A Brief Introduction to Linux

Introduction

Unix-like operating systems are built under the model of free and open-source development and distribution. They often come with a graphical user interface (GUI) and can be run from the command line (CLI) or terminal. The CLI is a text-based interface that works exactly the same way as you would use your mouse, but you use words. It can be intimidating at first, but once you have mastered the basics, it’s really not different than using your mouse!

It is important to know how to use the terminal as all servers, and most bioinformatics tools do not have a GUI and rely on the use of the terminal.

Warning

MacOS and Linux, and Windows have significant differences in their syntax. Where we do things locally, we will point out some of the differences, but for the most part, we will provide Windows users with a local Linux platform so that this course can run as smoothly as possible

For this course, we do not expect you to be masters of Linux, but we will need some knowledge of how to find files, and some other basic Linux commands.

Filesystem Architecture

Linux uses a hierarchical filesystem, similar to Windows and Mac. In this figure from TecAdmin, there is a representation of this.

Filesystem

We can see here that the root or / folder is at the top of the hierarchy, with all other folders, like home/ and var/ inside of it.

We use / at the end of a folder name to show that it is a folder.

There are two different ways for us to know where our file is within the operating system. The first is the absolute path and the second is the relative path. The absolute path gives us information that is true anywhere on your operating system. Whether your terminal is open in /usr/bin/something/ or /var/tmp/, a file will always be located at /usr/Documents/sequence.fasta as it is the true or absolute location. The relative path, as the name suggests, is relative to where you currently are on the file tree. If your terminal is open in /usr/Documents/paper/figures/, the file from before, sequence.fasta will be two folders up from where you are. If you were in /var/bin/something/ it would three folder up, one to the side, and two folders down.
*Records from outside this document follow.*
<file path="config.mk">
export PLATFORM = sky130hd
export DESIGN_NAME = move_key_decoder
export DESIGN_NICKNAME = d
export VERILOG_FILES = /design/src/rtl/ps2_pkg.sv /design/src/rtl/move_key_decoder.sv
export SDC_FILE = /design/constraint.sdc
export NUM_CORES = 1
export LEC_CHECK = 0
export ABC_AREA = 1
export CAP_MARGIN = 20
export CORE_MARGIN = 2
export CORE_UTILIZATION = 35
export DETAILED_ROUTE_END_ITERATION = 7
export HOLD_SLACK_MARGIN = 0.02
export PLACE_DENSITY = 0.58
export SETUP_SLACK_MARGIN = 0.02
export SLEW_MARGIN = 20
export SYNTH_ARGS = -nofsm -noshare
export SYNTH_HDL_FRONTEND = slang
export SYNTH_SLANG_ARGS = --single-unit
</file>
<file path="constraint.sdc">
create_clock -name clk -period 3.3 [get_ports clk]
set_clock_uncertainty 0.2 [all_clocks]
set_input_delay 0.495 -clock clk [delete_from_list [all_inputs] [get_ports clk]]
set_output_delay 0.495 -clock clk [all_outputs]
set_load 0.01 [all_outputs]
</file>
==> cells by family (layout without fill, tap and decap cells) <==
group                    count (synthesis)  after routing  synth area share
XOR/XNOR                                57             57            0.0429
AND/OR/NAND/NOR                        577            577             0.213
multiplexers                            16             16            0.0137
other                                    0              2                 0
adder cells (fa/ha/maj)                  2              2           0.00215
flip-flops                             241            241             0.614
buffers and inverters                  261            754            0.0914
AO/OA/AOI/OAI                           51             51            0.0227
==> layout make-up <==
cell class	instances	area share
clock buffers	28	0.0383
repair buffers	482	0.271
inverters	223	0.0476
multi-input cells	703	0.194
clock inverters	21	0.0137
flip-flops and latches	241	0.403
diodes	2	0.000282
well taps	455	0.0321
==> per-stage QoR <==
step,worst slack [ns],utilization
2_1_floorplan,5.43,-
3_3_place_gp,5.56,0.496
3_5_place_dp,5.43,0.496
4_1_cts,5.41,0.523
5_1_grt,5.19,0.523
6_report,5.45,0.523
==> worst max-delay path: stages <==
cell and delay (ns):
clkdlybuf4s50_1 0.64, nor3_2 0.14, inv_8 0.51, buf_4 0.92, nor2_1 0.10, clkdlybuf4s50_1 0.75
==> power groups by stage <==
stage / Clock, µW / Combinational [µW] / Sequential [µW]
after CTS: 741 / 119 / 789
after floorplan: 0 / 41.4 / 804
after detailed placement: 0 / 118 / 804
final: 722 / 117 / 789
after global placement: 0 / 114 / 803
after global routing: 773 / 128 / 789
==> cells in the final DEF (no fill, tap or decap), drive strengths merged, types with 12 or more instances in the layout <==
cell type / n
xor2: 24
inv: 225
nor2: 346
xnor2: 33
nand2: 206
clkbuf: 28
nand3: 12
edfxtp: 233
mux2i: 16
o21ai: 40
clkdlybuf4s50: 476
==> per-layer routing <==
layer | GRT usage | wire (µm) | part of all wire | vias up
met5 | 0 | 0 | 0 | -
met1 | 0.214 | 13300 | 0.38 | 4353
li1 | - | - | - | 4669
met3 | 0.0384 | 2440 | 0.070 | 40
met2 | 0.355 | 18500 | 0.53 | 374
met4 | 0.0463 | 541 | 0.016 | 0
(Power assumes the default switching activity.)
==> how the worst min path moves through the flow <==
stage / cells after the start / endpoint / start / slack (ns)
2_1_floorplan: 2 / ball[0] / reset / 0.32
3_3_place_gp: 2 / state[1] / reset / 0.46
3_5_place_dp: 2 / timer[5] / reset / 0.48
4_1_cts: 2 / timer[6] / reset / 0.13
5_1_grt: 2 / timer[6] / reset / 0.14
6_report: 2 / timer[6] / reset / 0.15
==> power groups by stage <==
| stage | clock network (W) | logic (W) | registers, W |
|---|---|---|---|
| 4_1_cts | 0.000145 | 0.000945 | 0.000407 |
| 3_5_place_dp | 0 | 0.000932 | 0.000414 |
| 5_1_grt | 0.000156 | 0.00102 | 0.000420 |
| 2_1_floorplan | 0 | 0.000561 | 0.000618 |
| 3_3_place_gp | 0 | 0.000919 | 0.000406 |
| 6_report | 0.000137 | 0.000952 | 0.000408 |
File: src/rtl/bc_display_scan.sv
// -----------------------------------------------------------------------------
// bc_display_scan
// Time-multiplexed driver for an 8-digit seven-segment display.
// A prescaler steps through eight digit slots. Each slot starts with a blank
// interval to suppress ghosting. The eight digit codes are copied into shadow
// registers once per frame, so a single frame never mixes old and new codes.
//
// Parameters
//   REFRESH_DIV  : clock cycles per digit slot (>= 2)
//   BLANK_CYCLES : cycles at the start of each slot with all anodes off
//                  (1 <= BLANK_CYCLES < REFRESH_DIV)
// Ports
//   clock        : system clock, rising edge
//   reset        : asynchronous, active-high reset
//   d1..d8       : digit codes {en_n, val[3:0], dp}; d1 -> an[0], d8 -> an[7]
//   an           : anode selects, active-low, at most one bit low
//   dec_ddp      : segments, active-low, [7:1] = a..g, [0] = dp
//   frame_start  : one-cycle pulse in the cycle after each frame latch
// -----------------------------------------------------------------------------
module bc_display_scan #(
   parameter int REFRESH_DIV  = 100000,
   parameter int BLANK_CYCLES = 1000
) (
   input  logic       clock,
   input  logic       reset,
   input  logic [5:0] d1,
   input  logic [5:0] d2,
   input  logic [5:0] d3,
   input  logic [5:0] d4,
   input  logic [5:0] d5,
   input  logic [5:0] d6,
   input  logic [5:0] d7,
   input  logic [5:0] d8,
   output logic [7:0] an,
   output logic [7:0] dec_ddp,
   output logic       frame_start
);

   localparam int            CW        = $clog2(REFRESH_DIV);
   localparam logic [CW-1:0] CNT_MAX   = CW'(REFRESH_DIV - 1);
   localparam logic [CW-1:0] BLANK_END = CW'(BLANK_CYCLES);

   logic [CW-1:0] cnt_reg;
   logic [2:0]    idx_reg;
   logic [5:0]    digit_in   [8];
   logic [5:0]    shadow_reg [8];
   logic [7:0]    an_reg;
   logic [7:0]    dec_ddp_reg;
   logic          frame_start_reg;

   logic          latch;
   logic [5:0]    sel;
   logic [6:0]    seg;
   logic          blank;
   logic [7:0]    an_next;
   logic [7:0]    dec_ddp_next;

   // Glyph table, abcdefg with 1 = lit. Hex letters are reused for the
   // game's status letters: A->P, B->b, C->c, D->S, E->E, F->U.
   function automatic logic [6:0] glyph(input logic [3:0] v);
      logic [6:0] g;
      g = 7'b0000000;
      case (v)
         4'h0: g = 7'b1111110;
         4'h1: g = 7'b0110000;
         4'h2: g = 7'b1101101;
         4'h3: g = 7'b1111001;
         4'h4: g = 7'b0110011;
         4'h5: g = 7'b1011011;
         4'h6: g = 7'b1011111;
         4'h7: g = 7'b1110000;
         4'h8: g = 7'b1111111;
         4'h9: g = 7'b1111011;
         4'hA: g = 7'b1100111;
         4'hB: g = 7'b0011111;
         4'hC: g = 7'b0001101;
         4'hD: g = 7'b1011011;
         4'hE: g = 7'b1001111;
         4'hF: g = 7'b0111110;
         default: g = 7'b0000000;
      endcase
      return g;
   endfunction

   assign digit_in[0] = d1;
   assign digit_in[1] = d2;
   assign digit_in[2] = d3;
   assign digit_in[3] = d4;
   assign digit_in[4] = d5;
   assign digit_in[5] = d6;
   assign digit_in[6] = d7;
   assign digit_in[7] = d8;

   // The first cycle of slot 0 is the only time inputs are sampled. That
   // includes the first cycle after reset releases.
   assign latch = (cnt_reg == '0) && (idx_reg == 3'd0);

   // Prescaler and slot index
   always_ff @(posedge clock or posedge reset) begin
      if (reset) begin
         cnt_reg <= '0;
         idx_reg <= 3'd0;
      end else if (cnt_reg == CNT_MAX) begin
         cnt_reg <= '0;
         idx_reg <= idx_reg + 3'd1;
      end else begin
         cnt_reg <= cnt_reg + CW'(1);
      end
   end

   // Shadow copy of all eight codes, refreshed once per frame
   always_ff @(posedge clock or posedge reset) begin
      if (reset) begin
         for (int i = 0; i < 8; i++) shadow_reg[i] <= 6'h3F;
      end else if (latch) begin
         for (int i = 0; i < 8; i++) shadow_reg[i] <= digit_in[i];
      end
   end

   // Next outputs from the current slot position and shadow contents
   always_comb begin
      sel          = shadow_reg[idx_reg];
      seg          = glyph(sel[4:1]);
      blank        = (cnt_reg < BLANK_END) || sel[5];
      an_next      = 8'hFF;
      dec_ddp_next = 8'hFF;
      if (!blank) begin
         an_next      = ~(8'h01 << idx_reg);
         dec_ddp_next = {~seg, ~sel[0]};
      end
   end

   // Registered outputs, so the pins are glitch-free
   always_ff @(posedge clock or posedge reset) begin
      if (reset) begin
         an_reg          <= 8'hFF;
         dec_ddp_reg     <= 8'hFF;
         frame_start_reg <= 1'b0;
      end else begin
         an_reg          <= an_next;
         dec_ddp_reg     <= dec_ddp_next;
         frame_start_reg <= latch;
      end
   end

   assign an          = an_reg;
   assign dec_ddp     = dec_ddp_reg;
   assign frame_start = frame_start_reg;

endmodule

File: config.mk
export PLATFORM = sky130hd
export DESIGN_NAME = bc_display_scan
export DESIGN_NICKNAME = d
export VERILOG_FILES = /design/src/rtl/bc_display_scan.sv
export SDC_FILE = /design/constraint.sdc
export NUM_CORES = 1
export LEC_CHECK = 0
export ABC_AREA = 1
export CORE_MARGIN = 8
export CORE_UTILIZATION = 54
export CTS_CLUSTER_SIZE = 10
export DETAILED_ROUTE_END_ITERATION = 10
export GPL_TIMING_DRIVEN = 0
export PLACE_DENSITY_LB_ADDON = 0.05
export SYNTH_ARGS = -nofsm -noshare
export SYNTH_HDL_FRONTEND = slang
export SYNTH_SLANG_ARGS = --single-unit
export TNS_END_PERCENT = 10
File: constraint.sdc
create_clock -name clock -period 3.1 [get_ports clock]
set_input_delay 0.465 -clock clock [delete_from_list [all_inputs] [get_ports clock]]
set_output_delay 0.465 -clock clock [all_outputs]
set_load 0.02 [all_outputs]
==> impl_summary.txt, run 1 <==
----------------------------------------------------
[Worst setup path]
  Family with the most delay on the worst path ... buffers and inverters
  Delay of the slowest cell on the worst path ... 410 ps
  Crit-path max FO ... 11
  CP arrival ... 2650 ps
  Worst Setup Start Kind ... flip-flop
  Crit path buf inv count ... 4
  Ordered cell list for the critical path ... buf_4, inv_2, buf_2, nor2_1, o22ai_1, o21ai_1, ha_1, inv_1, nand3_1, nand2_1, nand2_1, nand3_1
  Required time of the critical path ... roughly 3400 ps
  Master of the slowest instance on the critical path ... sky130_fd_sc_hd__dfrtp_1
  CP endpoint kind ... flip-flop
  Start-to-end type of the worst setup path ... reg -> reg

[Floorplanning]
  Die area ... approximately 11000 µm²
  Initial core utilization ... a little under three fifths
  Die boundary width ... between 100 and 150 µm
  # IOs ... 67
  Row count ... 32
  Standard cell core area ... 7687 µm²
  Die height ... 104.9 µm

[GRT]
  Via count of the first global-routing pass ... around 3700
  First-pass GRT wire length ... about 17000 µm
  Global-route total usage across every layer ... 19.11%
  Maximum number of pins on one net before global-route repair ... 57
  Grt ovf ... 0
  Number of antenna violations at the first check in global routing ... 0

[Place]
  HPWL reported at the end of detailed placement ... 7585 µm
  Number of placed instances, taps included ... between 600 and 700
  Port buffer count ... 66
  Final weighted congestion in routability-driven placement ... ~0.89
  Worst Setup Slack post-DPL ... ~750 ps

[Final layout]
  Antenna Cells ... 0
  Total number of nets in the final design ... about 670
  Number of fill cells ... between 600 and 700
  Area growth from synthesis to layout ... 24.41%
  Register Area ... 2207 µm²
  Area used by multi-input combinational logic ... between 1500 and 2000 µm²
  Proportion of layout cells with a drive suffix above 1 ... ~18%
  Final cell count without fillers ... between 700 and 800
  Utilization of the core after routing ... 69.01%
  Largest register FFs ... between 40 and 50

[Clock tree]
  Total setup buffers inserted after CTS ... 0
  Number of buffers inserted by hold repair at cts ... 0
  Post-CTS sizing ... 0
  Root Driver ... sky130_fd_sc_hd__clkbuf_8
  Clk Latency, worst-skew pair ... 350 ps
  Clock sinks ... between 80 and 90
  H-tree depth ... 3
  Number of buffers on the longest clock path ... 2
  TritonCTS clock tree ... built
  Clock slew at reported path FFs ... 80 ps
  Number of buffers created by CTS ... 9

[Yosys]
  Post-synth top area share ... between 30% and 40%
  Commonest cells post-synth ... sky130_fd_sc_hd__nand2_1, sky130_fd_sc_hd__dfstp_2, sky130_fd_sc_hd__inv_1
  Count of state elements after synthesis ... 85
  Ys async rst share ... between 90% and 100%
  Combined area of all synthesized cells ... 4264 µm²
  Ys Warns ... 0
  Average cell area after synthesis ... slightly above 8 µm²
  Count of cell types in the netlist ... 28
  Sequential cell area fraction in the yosys report ... approximately 52%
  Post-synth top flop ... sky130_fd_sc_hd__dfstp_2
  Top area cells in the synthesized netlist ... sky130_fd_sc_hd__dfstp_2, sky130_fd_sc_hd__nand2_1, sky130_fd_sc_hd__dfrtp_1, sky130_fd_sc_hd__nand3_1, sky130_fd_sc_hd__inv_1
  Most common cell in the netlist ... sky130_fd_sc_hd__nand2_1
  Count of mapped cells out of synthesis ... between 500 and 600
  Leading area contributor after synthesis ... sky130_fd_sc_hd__dfstp_2
  EDFF count, synth ... 0
  Net Count, Synth ... around 590

[STA]
  Total negative slack for setup checks ... 0 ps
  Skew final ... 11.97 ps
  Final Hold Vio Count ... 0
  Final critical delay including setup and external delays ... about 2400 ps
  Worst setup margin ... approximately 750 ps
  Count of endpoints failing setup in the final report ... 0
  Slew of the pin with the lowest slew margin ... 549.2 ps
  Worst slew margin relative to its limit ... a little over three fifths
  Final clock period utilization by the worst path ... around three quarters
  Final number of max-transition violations ... 0
  Highest achievable clock rate ... 0.4253 GHz
  Setup repair after global routing missed its margin ... false

[Detailed routing]
  Drt initial violations ... around 220
  Count of TritonRoute iterations in the first routing pass ... 5
  Post-DR vias/cell ... 5.157
  Vias ... about 3600
  Average wire per standard cell ... roughly 14 µm
  Detailed-route wire length ... approximately 10000 µm
  Remaining antenna violation count after routing ... 0
  DR DRC count ... 0

[Power]
  Combinational group share of total power ... 7.3%
  Clock group share of total power ... between 30 and 40%
  Internal power of the cells ... approximately 1.7 mW
  Total power per unit cell area ... around 420 nW/µm²
  Sequential share of power ... 53.2%
  Static leakage ... between 2 and 2.5 nW
  Worst-case vdd ir drop ... between 0.2 and 0.25 mV
  Share of total power consumed by net switching ... 22.23%
  Switching power total ... 0.4936 mW

[Run status]
  Result of the run ... completed

[Run]
  Max-cap check violation count ... 0

[Min path]
  Hold/Removal Path Class ... in -> async

----------------------------------------------------
placed cells by master (no fill, tap or decap), types with 11 or more instances in the layout:
master / Yosys / layout
sky130_fd_sc_hd__ha_1: 15 / 15
sky130_fd_sc_hd__nand3_1: 48 / 48
sky130_fd_sc_hd__dfrtp_1: 21 / 21
sky130_fd_sc_hd__buf_2: 11 / 11
sky130_fd_sc_hd__nand2_1: 195 / 195
sky130_fd_sc_hd__nor2_1: 29 / 29
sky130_fd_sc_hd__inv_1: 51 / 50
sky130_fd_sc_hd__dfstp_2: 64 / 64
sky130_fd_sc_hd__clkdlybuf4s50_1: 0 / 66
sky130_fd_sc_hd__o21ai_0: 30 / 30
final timing paths:
path | depth (start not counted) | end | start | slack, ps
max | 12 | dec_ddp[4] | idx_reg[0] | 750
min | 2 | cnt_reg[7] | reset | 460
max reg2reg | 12 | dec_ddp[4] | idx_reg[0] | 750
min reg2reg | 2 | shadow_reg[22] | shadow_reg[22] | 470
max in group asynchronous | 3 | dec_ddp[3] | reset | 2000
min in group clock | 2 | shadow_reg[22] | shadow_reg[22] | 470
cells by family after synthesis:
family	share of synthesized area, %
xor gates and xnor gates	1.849
adders and majority gates	4.401
AOI/OAI and AO/OA	6.279
buffers and inverters	7.746
and+or+nand+nor	27.96
DFF	51.76
power by group through the flow:
stage / clock network [mW] / logic (mW) / registers [mW]
3_5_place_dp: 0 / 0.163 / 1.20
3_3_place_gp: 0 / 0.154 / 1.20
4_1_cts: 0.895 / 0.164 / 1.18
6_report: 0.877 / 0.163 / 1.18
2_1_floorplan: 0 / 0.0753 / 1.19
5_1_grt: 0.934 / 0.183 / 1.18
metrics by stage:
stage | total power [mW] | instance area, µm² | hold WS, ps
after global placement | 1.351 | 5052 | 455.1
after floorplan | 1.269 | 4264 | 443.8
after global routing | 2.302 | 5305 | 483.0
after CTS | 2.239 | 5305 | 455.9
after detailed placement | 1.361 | 5082 | 456.8
final | 2.221 | 5305 | 458.8
routing by layer:
metal / vias to the layer above / global-route usage, % / routed length, µm
met4: 0 / 6.830 / 104
met3: 10 / 3.317 / 511
li1: 1802 / - / -
met1: 1735 / 24.92 / 4664
met5: - / 0 / 0
met2: 99 / 31.27 / 4904
layout make-up:
cell class / instances / area share (%)
sequential: 85 / 41.60
multi-input combinational: 364 / 32.55
timing repair buffer: 67 / 12.97
inverter: 55 / 3.939
clock buffer: 10 / 2.594
tap: 102 / 2.406
buffer: 18 / 2.335
clock inverter: 6 / 1.604
worst register-to-register path, delay by kind of cell, from the launching register on:
family                   cells  cell delay, ps
flip-flops                   1             410
adder cells (fa/ha/maj)      1             340
buffers and inverters        4             650
AND/OR/NAND/NOR              5             400
AO/OA/AOI/OAI                2             520
Note: power is estimated with default switching activity, not from simulation.
==> run 2, diff against run 1 <==
- clock period: 3.1 -> 2.35 ns (I/O delays scaled with it)
==> impl_summary.txt, run 2 (same netlist as run 1, synthesis figures left out) <==
----------------------------------------------------
[Run status]
  Result of the run ... completed

[Final layout]
  Final cell count without fillers ... 707 (unchanged)
  Commonest cells after routing, fill and taps aside ... sky130_fd_sc_hd__nand2_1, sky130_fd_sc_hd__clkdlybuf4s50_1, sky130_fd_sc_hd__dfstp_2
  Utilization of the core after routing ... 69.30% (+0.29 points)
  Proportion of layout cells with a drive suffix above 1 ... 18.35% (+0.66 points)
  Post-route design area ... 5328 µm² (+0.42%)
  Antenna Cells ... 0 (unchanged)
  Leading cell type in the layout, fill and taps excluded ... sky130_fd_sc_hd__nand2_1
  Largest register FFs ... 48 (unchanged)
  Area growth from synthesis to layout ... 24.94%
  Total number of nets in the final design ... 665 (unchanged)

[Detailed routing]
  Detailed-route wire length ... 10020 µm (-1.6%)
  Post-DR vias/cell ... 5.130 (-0.52%)
  Vias ... 3627 (-0.52%)
  DR DRC count ... 0 (unchanged)
  Count of TritonRoute iterations in the first routing pass ... 7 (+2)
  Drt initial violations ... 213 (-4.9%)
  Average wire per standard cell ... 14.17 µm (-1.6%)
  Remaining antenna violation count after routing ... 0 (unchanged)

[STA]
  Final critical delay including setup and external delays ... 2120 ps (-231.4 ps)
  Count of endpoints failing setup in the final report ... 0 (unchanged)
  Worst slew margin relative to its limit ... 42.09% (-21 points)
  Final Hold Vio Count ... 0 (unchanged)
  Final number of max-transition violations ... 0 (unchanged)
  Highest achievable clock rate ... 0.4717 GHz (+11%)
  Worst setup margin ... 230.0 ps (-518.6 ps)
  Worst hold-check slack ... 468.8 ps (+9.982 ps)
  Total negative slack for setup checks ... 0 ps (unchanged)
  Setup repair after global routing missed its margin ... false
  Slew of the pin with the lowest slew margin ... 866.8 ps (+317.6 ps)
  Skew final ... 14.41 ps (+2.438 ps)
  Final clock period utilization by the worst path ... 90.21% (+14 points)

[Clock tree]
  H-tree depth ... 3 (unchanged)
  Number of buffers on the longest clock path ... 2 (unchanged)
  Clock sinks ... 85 (unchanged)
  Clock slew at reported path FFs ... 80 ps (about the same)
  Number of buffers inserted by hold repair at cts ... 0 (unchanged)
  Total setup buffers inserted after CTS ... 0 (unchanged)
  Clk Latency, worst-skew pair ... 340 ps (about the same)
  TritonCTS clock tree ... built
  Root Driver ... sky130_fd_sc_hd__clkbuf_8
  Number of buffers created by CTS ... 9 (unchanged)

[Worst setup path]
  Worst Setup Start Kind ... flip-flop
  Required time of the critical path ... 2630 ps (-770 ps)
  Start-to-end type of the worst setup path ... reg -> reg
  Crit-path max FO ... 10 (-1)
  Launch point of the worst path ... idx_reg[0]
  Worst reg2reg setup slack ... 230 ps (-520 ps)
  R2r startpoint ... idx_reg[0]
  Capture point of the worst reg-to-reg path ... dec_ddp[4]
  CP endpoint kind ... flip-flop
  Setup crit end ... dec_ddp[4]
  CP arrival ... 2400 ps (-250 ps)
  Worst Reg-to-Reg Cells ... 11 (-1)

[Floorplanning]
  Standard cell core area ... 7687 µm² (unchanged)
  Die boundary width ... 104.9 µm (unchanged)
  Die area ... 11000 µm² (unchanged)
  # IOs ... 67 (unchanged)
  Row count ... 32 (unchanged)
  Initial core utilization ... 55.47% (unchanged)
  Die height ... 104.9 µm (unchanged)

[Place]
  Final weighted congestion in routability-driven placement ... 0.8934 (+0.13%)
  Number of placed instances, taps included ... 691 (unchanged)
  Worst Setup Slack post-DPL ... 28.11 ps (-726.6 ps)
  Port buffer count ... 66 (unchanged)
  Placed inst area ... 5076 µm² (-0.12%)
  HPWL reported at the end of detailed placement ... 7485 µm (-1.3%)

[GRT]
  Via count of the first global-routing pass ... 3689 (-0.38%)
  Maximum number of pins on one net before global-route repair ... 46 (-19%)
  Grt ovf ... 0 (unchanged)
  First-pass GRT wire length ... 17340 µm (-0.60%)
  Global-route total usage across every layer ... 19.08% (-0.037 points)
  Number of antenna violations at the first check in global routing ... 0 (unchanged)

[Min path]
  Hold/Removal Path Class ... reg -> reg
  Worst Min Path Start ... shadow_reg[32]

[Power]
  PnR Total Power ... 2.853 mW (+28%)
  Total power per unit cell area ... 535.5 nW/µm² (+28%)
  Static leakage ... 2.471 nW (-0.24%)
  Worst-case vdd ir drop ... 0.3472 mV (+54%)

[Run]
  Max-cap check violation count ... 0 (unchanged)

----------------------------------------------------
run 2: cell count changes in the layout (fill, tap and decap cells not counted), moves of 2 or more:
cell	before	now
sky130_fd_sc_hd__clkbuf_8	10	12
sky130_fd_sc_hd__o21ai_4	0	2
sky130_fd_sc_hd__buf_2	11	9
sky130_fd_sc_hd__clkinvlp_4	0	2
sky130_fd_sc_hd__inv_4	2	0
sky130_fd_sc_hd__o21ai_1	3	1
run 2: critical path: stages, from the launching register on:
cell and delay, ps:
sky130_fd_sc_hd__dfrtp_1 410, sky130_fd_sc_hd__buf_4 180, sky130_fd_sc_hd__buf_2 190, sky130_fd_sc_hd__o21ai_0 230
sky130_fd_sc_hd__o22ai_2 140, sky130_fd_sc_hd__o21ai_4 210, sky130_fd_sc_hd__ha_1 270, sky130_fd_sc_hd__inv_1 70
sky130_fd_sc_hd__nand3_1 100, sky130_fd_sc_hd__nand2_1 100, sky130_fd_sc_hd__nand2_1 60, sky130_fd_sc_hd__nand3_1 80
run 2: metal layers:
layer	GRT usage [%]	wire length, µm
met5	0	0
met4	6.320	91
met3	3.686	581
met2	31.09	4803
met1	24.93	4543
run 2: what timing repair did:
action                     4_1_cts  5_1_grt
setup endpoints to repair        2       55
pin swaps                        0        0
gates resized for setup          1       11
run 2: layout make-up:
type | instances | area, µm²
plain buffers | 18 | 132.6
clock buffers | 13 | 168.9
clock inverters | 3 | 42.54
fillers | 650 | 2360
inverters | 55 | 210.2
multi-input cells | 364 | 1758
flip-flops and latches | 85 | 2207
well taps | 102 | 127.6
repair buffers | 67 | 680.7
run 2: worst min-delay path by stage:
stage	end	cells past startpoint	slack [ps]
floorplan	shadow_reg[11]	2	440
global placement	shadow_reg[32]	2	450
detailed placement	shadow_reg[10]	2	460
CTS	shadow_reg[10]	2	470
global route	shadow_reg[17]	2	490
finish	shadow_reg[32]	2	470
run 2: power by group:
group	internal, mW	switching (mW)	total (mW)
Combinational	0.113	0.103	0.216
Sequential	1.54	0.0193	1.56
Clock	0.578	0.501	1.08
It is often good practice to use absolute paths when you set pipelines up to run- this way, your programs know where to go looking for the files they’re supposed to work on

Connecting to a Server

There are many different ways you can connect to a server with SSH. At SLUBI, we have a strong preference towards Visual Studio Code or its open-source alternative, VSCodium. It provides a graphical user interface where you can create, edit, and view files, and see the file system.

To be able to connect to a server, you need to install an extension called Remote-SSH from the extensions market place.

Extensions from View

Extensions from the shortcut

Now we need to add a host to our list of known hosts. There are several ways of doing this, and all ways lead to establishing a connection.

  1. Under the previously shown View option, navigate to the Command Palette. A dropdown menu at the top will start with a >. Type Remote-SSH and select add new host. Here we will input our credentials. This will populate a file in a hidden folder, .ssh in your local home directories called known_hosts.
  2. You can also write all of these lines manually. This way, you can also specify SSH keys that may be needed to log on to particular servers. We won’t be covering that in this course, though.

After a host has been added, you can connect to it. You can do this either through the Command Palette, or through the small blue backwards and forwards arrows in the bottom left corner of VSCode. You will receive a list of known hosts that you can connect to. If you need to connect with a password, a password prompt will be shown.

Once connected, you can open the file manager on the left.

For privacy concerns, we will share the exact commands locally in the room.

Important

Remeber to only open either your home directories or the folder for your projects with the file manager. If you try to open folders that are too large, you will cause VSCode to crash (and you may cause significant problems for your system administrator!)